◆ Problem description ◆
Would you give the entries below again in full, exactly as they stand?

'''

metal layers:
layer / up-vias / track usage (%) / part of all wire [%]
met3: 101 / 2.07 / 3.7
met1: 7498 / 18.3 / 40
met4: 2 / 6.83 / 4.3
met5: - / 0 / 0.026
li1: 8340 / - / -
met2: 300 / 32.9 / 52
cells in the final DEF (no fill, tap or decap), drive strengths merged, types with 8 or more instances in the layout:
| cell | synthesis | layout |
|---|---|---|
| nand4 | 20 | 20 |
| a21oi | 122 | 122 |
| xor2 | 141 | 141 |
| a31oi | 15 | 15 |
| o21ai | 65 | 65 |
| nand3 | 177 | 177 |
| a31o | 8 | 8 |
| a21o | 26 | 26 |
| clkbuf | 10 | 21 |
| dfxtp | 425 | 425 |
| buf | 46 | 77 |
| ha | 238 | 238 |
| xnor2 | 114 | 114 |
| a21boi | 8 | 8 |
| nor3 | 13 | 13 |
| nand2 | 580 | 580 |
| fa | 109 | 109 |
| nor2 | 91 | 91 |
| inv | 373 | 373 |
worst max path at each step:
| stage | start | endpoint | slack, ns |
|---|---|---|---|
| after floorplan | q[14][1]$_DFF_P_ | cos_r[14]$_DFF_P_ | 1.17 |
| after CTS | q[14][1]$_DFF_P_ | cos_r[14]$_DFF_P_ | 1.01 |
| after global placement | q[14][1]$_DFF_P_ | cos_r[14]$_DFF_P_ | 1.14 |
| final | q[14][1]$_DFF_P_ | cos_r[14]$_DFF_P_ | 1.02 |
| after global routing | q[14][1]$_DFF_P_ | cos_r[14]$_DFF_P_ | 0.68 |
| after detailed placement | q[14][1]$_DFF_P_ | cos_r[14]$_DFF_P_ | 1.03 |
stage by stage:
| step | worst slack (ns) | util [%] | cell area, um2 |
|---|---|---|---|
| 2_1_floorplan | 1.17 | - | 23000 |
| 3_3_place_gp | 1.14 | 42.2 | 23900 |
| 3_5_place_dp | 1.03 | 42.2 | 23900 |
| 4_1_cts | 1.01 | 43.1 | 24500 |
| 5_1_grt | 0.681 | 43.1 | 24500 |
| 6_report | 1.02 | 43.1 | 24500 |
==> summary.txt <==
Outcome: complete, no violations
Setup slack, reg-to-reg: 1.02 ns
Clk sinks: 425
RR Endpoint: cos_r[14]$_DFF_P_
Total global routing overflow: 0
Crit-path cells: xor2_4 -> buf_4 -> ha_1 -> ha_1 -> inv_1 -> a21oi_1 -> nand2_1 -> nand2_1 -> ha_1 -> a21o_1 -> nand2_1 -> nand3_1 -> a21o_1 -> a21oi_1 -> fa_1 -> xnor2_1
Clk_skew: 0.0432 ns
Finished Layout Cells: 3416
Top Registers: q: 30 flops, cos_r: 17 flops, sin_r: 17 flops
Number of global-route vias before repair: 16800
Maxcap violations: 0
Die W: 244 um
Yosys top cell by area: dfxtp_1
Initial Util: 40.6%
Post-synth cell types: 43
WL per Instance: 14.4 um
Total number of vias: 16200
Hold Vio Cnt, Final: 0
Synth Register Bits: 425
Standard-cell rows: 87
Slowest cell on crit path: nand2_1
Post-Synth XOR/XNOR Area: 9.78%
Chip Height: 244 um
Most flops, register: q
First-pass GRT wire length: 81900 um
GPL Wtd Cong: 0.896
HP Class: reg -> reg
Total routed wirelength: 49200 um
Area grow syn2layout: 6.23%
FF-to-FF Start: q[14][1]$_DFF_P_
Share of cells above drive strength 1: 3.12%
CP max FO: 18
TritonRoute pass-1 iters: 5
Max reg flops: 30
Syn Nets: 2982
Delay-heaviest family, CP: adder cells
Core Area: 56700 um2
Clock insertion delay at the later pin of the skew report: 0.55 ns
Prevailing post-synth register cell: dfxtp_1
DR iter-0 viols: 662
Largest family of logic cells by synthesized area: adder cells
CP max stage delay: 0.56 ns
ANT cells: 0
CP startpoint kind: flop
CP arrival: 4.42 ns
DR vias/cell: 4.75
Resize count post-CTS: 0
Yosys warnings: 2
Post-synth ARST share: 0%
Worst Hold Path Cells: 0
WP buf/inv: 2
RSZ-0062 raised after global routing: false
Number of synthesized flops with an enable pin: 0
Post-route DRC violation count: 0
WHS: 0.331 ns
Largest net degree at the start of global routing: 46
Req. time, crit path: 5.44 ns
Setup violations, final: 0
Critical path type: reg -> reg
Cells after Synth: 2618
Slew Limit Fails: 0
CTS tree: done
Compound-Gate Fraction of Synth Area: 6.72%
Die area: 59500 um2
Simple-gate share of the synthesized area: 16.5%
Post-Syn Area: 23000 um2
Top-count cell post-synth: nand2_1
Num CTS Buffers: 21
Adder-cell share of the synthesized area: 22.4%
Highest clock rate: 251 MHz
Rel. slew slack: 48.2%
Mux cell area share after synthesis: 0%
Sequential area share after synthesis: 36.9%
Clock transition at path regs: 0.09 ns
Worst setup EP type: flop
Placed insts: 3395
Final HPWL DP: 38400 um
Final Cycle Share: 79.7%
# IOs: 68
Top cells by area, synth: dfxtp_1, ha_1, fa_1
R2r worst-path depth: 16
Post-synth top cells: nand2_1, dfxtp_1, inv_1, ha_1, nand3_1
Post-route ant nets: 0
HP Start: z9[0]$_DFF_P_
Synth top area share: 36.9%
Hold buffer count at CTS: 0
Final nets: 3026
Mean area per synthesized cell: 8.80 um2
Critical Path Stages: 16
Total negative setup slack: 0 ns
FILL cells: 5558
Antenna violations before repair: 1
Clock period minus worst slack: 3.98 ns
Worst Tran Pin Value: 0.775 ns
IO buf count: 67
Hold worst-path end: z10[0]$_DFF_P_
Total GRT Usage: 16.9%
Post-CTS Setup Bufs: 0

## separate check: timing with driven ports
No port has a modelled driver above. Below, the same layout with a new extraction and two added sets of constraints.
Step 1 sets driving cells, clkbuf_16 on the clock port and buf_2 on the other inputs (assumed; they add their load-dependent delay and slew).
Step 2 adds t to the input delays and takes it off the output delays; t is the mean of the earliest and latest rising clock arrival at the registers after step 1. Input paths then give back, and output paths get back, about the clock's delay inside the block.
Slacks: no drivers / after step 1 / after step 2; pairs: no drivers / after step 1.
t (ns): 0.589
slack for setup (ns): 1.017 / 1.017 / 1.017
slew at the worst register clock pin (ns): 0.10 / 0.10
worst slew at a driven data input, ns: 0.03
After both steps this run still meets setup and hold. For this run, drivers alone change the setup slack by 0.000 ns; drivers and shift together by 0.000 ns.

'''

◆ Exercise response ◆
metal layers:
layer / up-vias / track usage (%) / part of all wire [%]
met3: 101 / 2.07 / 3.7
met1: 7498 / 18.3 / 40
met4: 2 / 6.83 / 4.3
met5: - / 0 / 0.026
li1: 8340 / - / -
met2: 300 / 32.9 / 52
cells in the final DEF (no fill, tap or decap), drive strengths merged, types with 8 or more instances in the layout:
| cell | synthesis | layout |
|---|---|---|
| nand4 | 20 | 20 |
| a21oi | 122 | 122 |
| xor2 | 141 | 141 |
| a31oi | 15 | 15 |
| o21ai | 65 | 65 |
| nand3 | 177 | 177 |
| a31o | 8 | 8 |
| a21o | 26 | 26 |
| clkbuf | 10 | 21 |
| dfxtp | 425 | 425 |
| buf | 46 | 77 |
| ha | 238 | 238 |
| xnor2 | 114 | 114 |
| a21boi | 8 | 8 |
| nor3 | 13 | 13 |
| nand2 | 580 | 580 |
| fa | 109 | 109 |
| nor2 | 91 | 91 |
| inv | 373 | 373 |
worst max path at each step:
| stage | start | endpoint | slack, ns |
|---|---|---|---|
| after floorplan | q[14][1]$_DFF_P_ | cos_r[14]$_DFF_P_ | 1.17 |
| after CTS | q[14][1]$_DFF_P_ | cos_r[14]$_DFF_P_ | 1.01 |
| after global placement | q[14][1]$_DFF_P_ | cos_r[14]$_DFF_P_ | 1.14 |
| final | q[14][1]$_DFF_P_ | cos_r[14]$_DFF_P_ | 1.02 |
| after global routing | q[14][1]$_DFF_P_ | cos_r[14]$_DFF_P_ | 0.68 |
| after detailed placement | q[14][1]$_DFF_P_ | cos_r[14]$_DFF_P_ | 1.03 |
stage by stage:
| step | worst slack (ns) | util [%] | cell area, um2 |
|---|---|---|---|
| 2_1_floorplan | 1.17 | - | 23000 |
| 3_3_place_gp | 1.14 | 42.2 | 23900 |
| 3_5_place_dp | 1.03 | 42.2 | 23900 |
| 4_1_cts | 1.01 | 43.1 | 24500 |
| 5_1_grt | 0.681 | 43.1 | 24500 |
| 6_report | 1.02 | 43.1 | 24500 |
==> summary.txt <==
Outcome: complete, no violations
Setup slack, reg-to-reg: 1.02 ns
Clk sinks: 425
RR Endpoint: cos_r[14]$_DFF_P_
Total global routing overflow: 0
Crit-path cells: xor2_4 -> buf_4 -> ha_1 -> ha_1 -> inv_1 -> a21oi_1 -> nand2_1 -> nand2_1 -> ha_1 -> a21o_1 -> nand2_1 -> nand3_1 -> a21o_1 -> a21oi_1 -> fa_1 -> xnor2_1
Clk_skew: 0.0432 ns
Finished Layout Cells: 3416
Top Registers: q: 30 flops, cos_r: 17 flops, sin_r: 17 flops
Number of global-route vias before repair: 16800
Maxcap violations: 0
Die W: 244 um
Yosys top cell by area: dfxtp_1
Initial Util: 40.6%
Post-synth cell types: 43
WL per Instance: 14.4 um
Total number of vias: 16200
Hold Vio Cnt, Final: 0
Synth Register Bits: 425
Standard-cell rows: 87
Slowest cell on crit path: nand2_1
Post-Synth XOR/XNOR Area: 9.78%
Chip Height: 244 um
Most flops, register: q
First-pass GRT wire length: 81900 um
GPL Wtd Cong: 0.896
HP Class: reg -> reg
Total routed wirelength: 49200 um
Area grow syn2layout: 6.23%
FF-to-FF Start: q[14][1]$_DFF_P_
Share of cells above drive strength 1: 3.12%
CP max FO: 18
TritonRoute pass-1 iters: 5
Max reg flops: 30
Syn Nets: 2982
Delay-heaviest family, CP: adder cells
Core Area: 56700 um2
Clock insertion delay at the later pin of the skew report: 0.55 ns
Prevailing post-synth register cell: dfxtp_1
DR iter-0 viols: 662
Largest family of logic cells by synthesized area: adder cells
CP max stage delay: 0.56 ns
ANT cells: 0
CP startpoint kind: flop
CP arrival: 4.42 ns
DR vias/cell: 4.75
Resize count post-CTS: 0
Yosys warnings: 2
Post-synth ARST share: 0%
Worst Hold Path Cells: 0
WP buf/inv: 2
RSZ-0062 raised after global routing: false
Number of synthesized flops with an enable pin: 0
Post-route DRC violation count: 0
WHS: 0.331 ns
Largest net degree at the start of global routing: 46
Req. time, crit path: 5.44 ns
Setup violations, final: 0
Critical path type: reg -> reg
Cells after Synth: 2618
Slew Limit Fails: 0
CTS tree: done
Compound-Gate Fraction of Synth Area: 6.72%
Die area: 59500 um2
Simple-gate share of the synthesized area: 16.5%
Post-Syn Area: 23000 um2
Top-count cell post-synth: nand2_1
Num CTS Buffers: 21
Adder-cell share of the synthesized area: 22.4%
Highest clock rate: 251 MHz
Rel. slew slack: 48.2%
Mux cell area share after synthesis: 0%
Sequential area share after synthesis: 36.9%
Clock transition at path regs: 0.09 ns
Worst setup EP type: flop
Placed insts: 3395
Final HPWL DP: 38400 um
Final Cycle Share: 79.7%
# IOs: 68
Top cells by area, synth: dfxtp_1, ha_1, fa_1
R2r worst-path depth: 16
Post-synth top cells: nand2_1, dfxtp_1, inv_1, ha_1, nand3_1
Post-route ant nets: 0
HP Start: z9[0]$_DFF_P_
Synth top area share: 36.9%
Hold buffer count at CTS: 0
Final nets: 3026
Mean area per synthesized cell: 8.80 um2
Critical Path Stages: 16
Total negative setup slack: 0 ns
FILL cells: 5558
Antenna violations before repair: 1
Clock period minus worst slack: 3.98 ns
Worst Tran Pin Value: 0.775 ns
IO buf count: 67
Hold worst-path end: z10[0]$_DFF_P_
Total GRT Usage: 16.9%
Post-CTS Setup Bufs: 0

## separate check: timing with driven ports
No port has a modelled driver above. Below, the same layout with a new extraction and two added sets of constraints.
Step 1 sets driving cells, clkbuf_16 on the clock port and buf_2 on the other inputs (assumed; they add their load-dependent delay and slew).
Step 2 adds t to the input delays and takes it off the output delays; t is the mean of the earliest and latest rising clock arrival at the registers after step 1. Input paths then give back, and output paths get back, about the clock's delay inside the block.
Slacks: no drivers / after step 1 / after step 2; pairs: no drivers / after step 1.
t (ns): 0.589
slack for setup (ns): 1.017 / 1.017 / 1.017
slew at the worst register clock pin (ns): 0.10 / 0.10
worst slew at a driven data input, ns: 0.03
After both steps this run still meets setup and hold. For this run, drivers alone change the setup slack by 0.000 ns; drivers and shift together by 0.000 ns.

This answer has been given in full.